Material for this exercise below:

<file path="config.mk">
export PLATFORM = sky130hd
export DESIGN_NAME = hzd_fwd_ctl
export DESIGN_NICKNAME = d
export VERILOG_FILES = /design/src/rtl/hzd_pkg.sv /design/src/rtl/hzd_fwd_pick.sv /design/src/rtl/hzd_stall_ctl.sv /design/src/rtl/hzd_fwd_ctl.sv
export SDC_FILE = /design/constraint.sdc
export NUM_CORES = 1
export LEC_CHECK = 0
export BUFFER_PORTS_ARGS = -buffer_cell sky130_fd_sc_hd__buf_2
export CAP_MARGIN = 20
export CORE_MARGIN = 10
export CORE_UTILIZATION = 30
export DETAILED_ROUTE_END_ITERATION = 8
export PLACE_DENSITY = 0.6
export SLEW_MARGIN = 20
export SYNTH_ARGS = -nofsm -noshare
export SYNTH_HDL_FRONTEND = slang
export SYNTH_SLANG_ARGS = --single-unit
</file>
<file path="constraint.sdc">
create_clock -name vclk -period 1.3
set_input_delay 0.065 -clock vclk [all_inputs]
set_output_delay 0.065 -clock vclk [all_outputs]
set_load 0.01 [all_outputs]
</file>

End of Material for this exercise.
Material for this exercise below:

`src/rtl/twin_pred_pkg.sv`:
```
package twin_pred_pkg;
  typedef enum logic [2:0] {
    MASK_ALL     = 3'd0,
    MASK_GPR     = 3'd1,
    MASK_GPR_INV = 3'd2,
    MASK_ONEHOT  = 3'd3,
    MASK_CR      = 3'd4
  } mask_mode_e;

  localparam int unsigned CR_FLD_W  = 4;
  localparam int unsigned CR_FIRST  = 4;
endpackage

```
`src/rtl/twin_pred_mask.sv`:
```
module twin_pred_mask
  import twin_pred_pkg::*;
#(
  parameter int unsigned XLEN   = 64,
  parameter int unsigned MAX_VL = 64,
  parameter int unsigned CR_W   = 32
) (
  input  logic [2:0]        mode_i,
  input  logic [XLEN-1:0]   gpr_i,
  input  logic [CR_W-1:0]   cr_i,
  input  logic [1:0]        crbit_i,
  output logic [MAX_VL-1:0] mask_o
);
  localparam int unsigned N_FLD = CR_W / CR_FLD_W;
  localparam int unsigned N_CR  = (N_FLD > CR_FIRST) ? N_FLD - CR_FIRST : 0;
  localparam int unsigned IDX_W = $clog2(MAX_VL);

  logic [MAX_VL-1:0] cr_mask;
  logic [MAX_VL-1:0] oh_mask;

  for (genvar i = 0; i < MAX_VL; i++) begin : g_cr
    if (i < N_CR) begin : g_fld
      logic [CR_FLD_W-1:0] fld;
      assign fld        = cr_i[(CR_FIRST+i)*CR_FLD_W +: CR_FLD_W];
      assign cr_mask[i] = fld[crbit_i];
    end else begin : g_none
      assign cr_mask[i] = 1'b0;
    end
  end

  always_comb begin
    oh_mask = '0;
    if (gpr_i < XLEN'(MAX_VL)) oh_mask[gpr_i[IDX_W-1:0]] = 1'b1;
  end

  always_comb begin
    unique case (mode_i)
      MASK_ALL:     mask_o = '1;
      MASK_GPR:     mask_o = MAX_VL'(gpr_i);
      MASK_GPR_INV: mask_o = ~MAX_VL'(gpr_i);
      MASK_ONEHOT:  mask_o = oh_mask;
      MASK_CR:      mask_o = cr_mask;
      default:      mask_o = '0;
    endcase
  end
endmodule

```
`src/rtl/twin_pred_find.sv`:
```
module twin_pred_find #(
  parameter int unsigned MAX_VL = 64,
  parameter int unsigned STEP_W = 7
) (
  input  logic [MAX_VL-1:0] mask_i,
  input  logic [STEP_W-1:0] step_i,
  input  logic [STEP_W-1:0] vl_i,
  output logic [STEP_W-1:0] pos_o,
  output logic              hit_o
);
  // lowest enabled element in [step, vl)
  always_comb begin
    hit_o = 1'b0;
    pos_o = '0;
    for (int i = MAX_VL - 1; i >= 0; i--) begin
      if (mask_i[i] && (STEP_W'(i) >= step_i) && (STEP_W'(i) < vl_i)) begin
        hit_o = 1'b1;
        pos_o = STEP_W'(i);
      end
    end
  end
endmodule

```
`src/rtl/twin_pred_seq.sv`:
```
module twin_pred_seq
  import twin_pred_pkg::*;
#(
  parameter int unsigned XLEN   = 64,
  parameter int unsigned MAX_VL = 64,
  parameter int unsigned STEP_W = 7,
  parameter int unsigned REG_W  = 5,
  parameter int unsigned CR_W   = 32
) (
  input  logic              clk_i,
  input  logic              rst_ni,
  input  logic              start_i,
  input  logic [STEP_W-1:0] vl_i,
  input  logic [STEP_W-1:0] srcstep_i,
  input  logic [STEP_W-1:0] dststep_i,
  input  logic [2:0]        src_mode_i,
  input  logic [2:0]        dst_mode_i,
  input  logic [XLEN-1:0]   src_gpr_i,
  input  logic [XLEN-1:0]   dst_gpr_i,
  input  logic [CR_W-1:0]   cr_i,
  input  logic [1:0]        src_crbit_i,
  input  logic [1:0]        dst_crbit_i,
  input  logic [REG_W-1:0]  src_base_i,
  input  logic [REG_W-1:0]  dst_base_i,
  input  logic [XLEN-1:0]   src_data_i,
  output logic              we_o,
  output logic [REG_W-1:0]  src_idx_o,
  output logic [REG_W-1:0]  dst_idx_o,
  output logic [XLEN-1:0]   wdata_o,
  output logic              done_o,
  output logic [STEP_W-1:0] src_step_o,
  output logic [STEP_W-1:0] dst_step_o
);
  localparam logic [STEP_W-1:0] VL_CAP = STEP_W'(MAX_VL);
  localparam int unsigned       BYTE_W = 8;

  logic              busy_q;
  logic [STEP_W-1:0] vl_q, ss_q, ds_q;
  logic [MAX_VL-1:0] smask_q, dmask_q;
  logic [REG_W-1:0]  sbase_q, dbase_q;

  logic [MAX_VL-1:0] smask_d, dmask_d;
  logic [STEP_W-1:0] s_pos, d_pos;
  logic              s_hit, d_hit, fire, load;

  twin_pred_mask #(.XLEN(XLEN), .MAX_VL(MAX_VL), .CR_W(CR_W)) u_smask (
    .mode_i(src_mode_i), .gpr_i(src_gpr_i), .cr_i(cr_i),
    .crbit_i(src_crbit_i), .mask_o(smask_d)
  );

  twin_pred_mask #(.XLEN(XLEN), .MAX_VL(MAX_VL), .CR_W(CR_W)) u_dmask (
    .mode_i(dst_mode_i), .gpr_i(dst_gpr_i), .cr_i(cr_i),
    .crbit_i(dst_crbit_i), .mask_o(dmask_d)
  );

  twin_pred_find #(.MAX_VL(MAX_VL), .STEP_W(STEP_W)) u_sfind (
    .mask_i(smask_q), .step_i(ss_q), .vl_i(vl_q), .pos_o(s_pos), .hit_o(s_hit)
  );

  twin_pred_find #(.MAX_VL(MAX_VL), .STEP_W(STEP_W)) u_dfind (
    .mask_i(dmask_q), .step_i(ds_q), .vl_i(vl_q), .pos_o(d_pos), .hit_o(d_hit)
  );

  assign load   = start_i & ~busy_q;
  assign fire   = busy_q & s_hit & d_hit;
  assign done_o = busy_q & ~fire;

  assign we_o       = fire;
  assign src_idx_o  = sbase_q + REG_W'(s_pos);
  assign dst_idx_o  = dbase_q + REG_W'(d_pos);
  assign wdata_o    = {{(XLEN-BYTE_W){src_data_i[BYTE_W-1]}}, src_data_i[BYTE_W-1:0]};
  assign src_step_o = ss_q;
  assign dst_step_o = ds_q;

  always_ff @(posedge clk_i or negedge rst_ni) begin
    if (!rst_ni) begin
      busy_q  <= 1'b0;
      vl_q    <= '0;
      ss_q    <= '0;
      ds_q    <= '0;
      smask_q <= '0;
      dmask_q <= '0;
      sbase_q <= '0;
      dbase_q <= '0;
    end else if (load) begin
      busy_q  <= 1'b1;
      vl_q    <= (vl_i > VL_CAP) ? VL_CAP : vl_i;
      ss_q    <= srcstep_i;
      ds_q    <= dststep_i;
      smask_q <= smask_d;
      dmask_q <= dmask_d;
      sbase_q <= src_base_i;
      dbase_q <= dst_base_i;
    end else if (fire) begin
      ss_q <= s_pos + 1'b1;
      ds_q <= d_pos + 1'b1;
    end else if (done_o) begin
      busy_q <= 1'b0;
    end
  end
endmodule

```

End of Material for this exercise.
Material for this exercise below:

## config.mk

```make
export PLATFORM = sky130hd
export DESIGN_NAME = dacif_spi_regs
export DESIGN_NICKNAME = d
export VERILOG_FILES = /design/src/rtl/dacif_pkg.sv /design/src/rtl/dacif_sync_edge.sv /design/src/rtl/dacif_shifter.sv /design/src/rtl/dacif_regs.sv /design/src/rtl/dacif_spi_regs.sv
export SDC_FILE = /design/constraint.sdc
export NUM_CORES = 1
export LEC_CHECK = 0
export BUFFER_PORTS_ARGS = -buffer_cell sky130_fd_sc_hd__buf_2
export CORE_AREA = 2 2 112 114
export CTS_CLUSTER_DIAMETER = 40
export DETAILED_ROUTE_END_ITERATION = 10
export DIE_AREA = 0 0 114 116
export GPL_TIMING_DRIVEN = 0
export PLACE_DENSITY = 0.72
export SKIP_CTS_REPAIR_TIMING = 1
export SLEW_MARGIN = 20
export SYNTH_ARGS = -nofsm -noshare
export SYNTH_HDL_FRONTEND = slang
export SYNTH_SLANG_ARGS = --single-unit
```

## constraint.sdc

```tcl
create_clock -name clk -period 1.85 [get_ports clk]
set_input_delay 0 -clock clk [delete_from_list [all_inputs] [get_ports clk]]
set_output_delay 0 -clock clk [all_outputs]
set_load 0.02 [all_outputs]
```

End of Material for this exercise.

» **Task to complete**
Report only how many lines in the records contain the word "XLEN".

» **Exercise solution**
11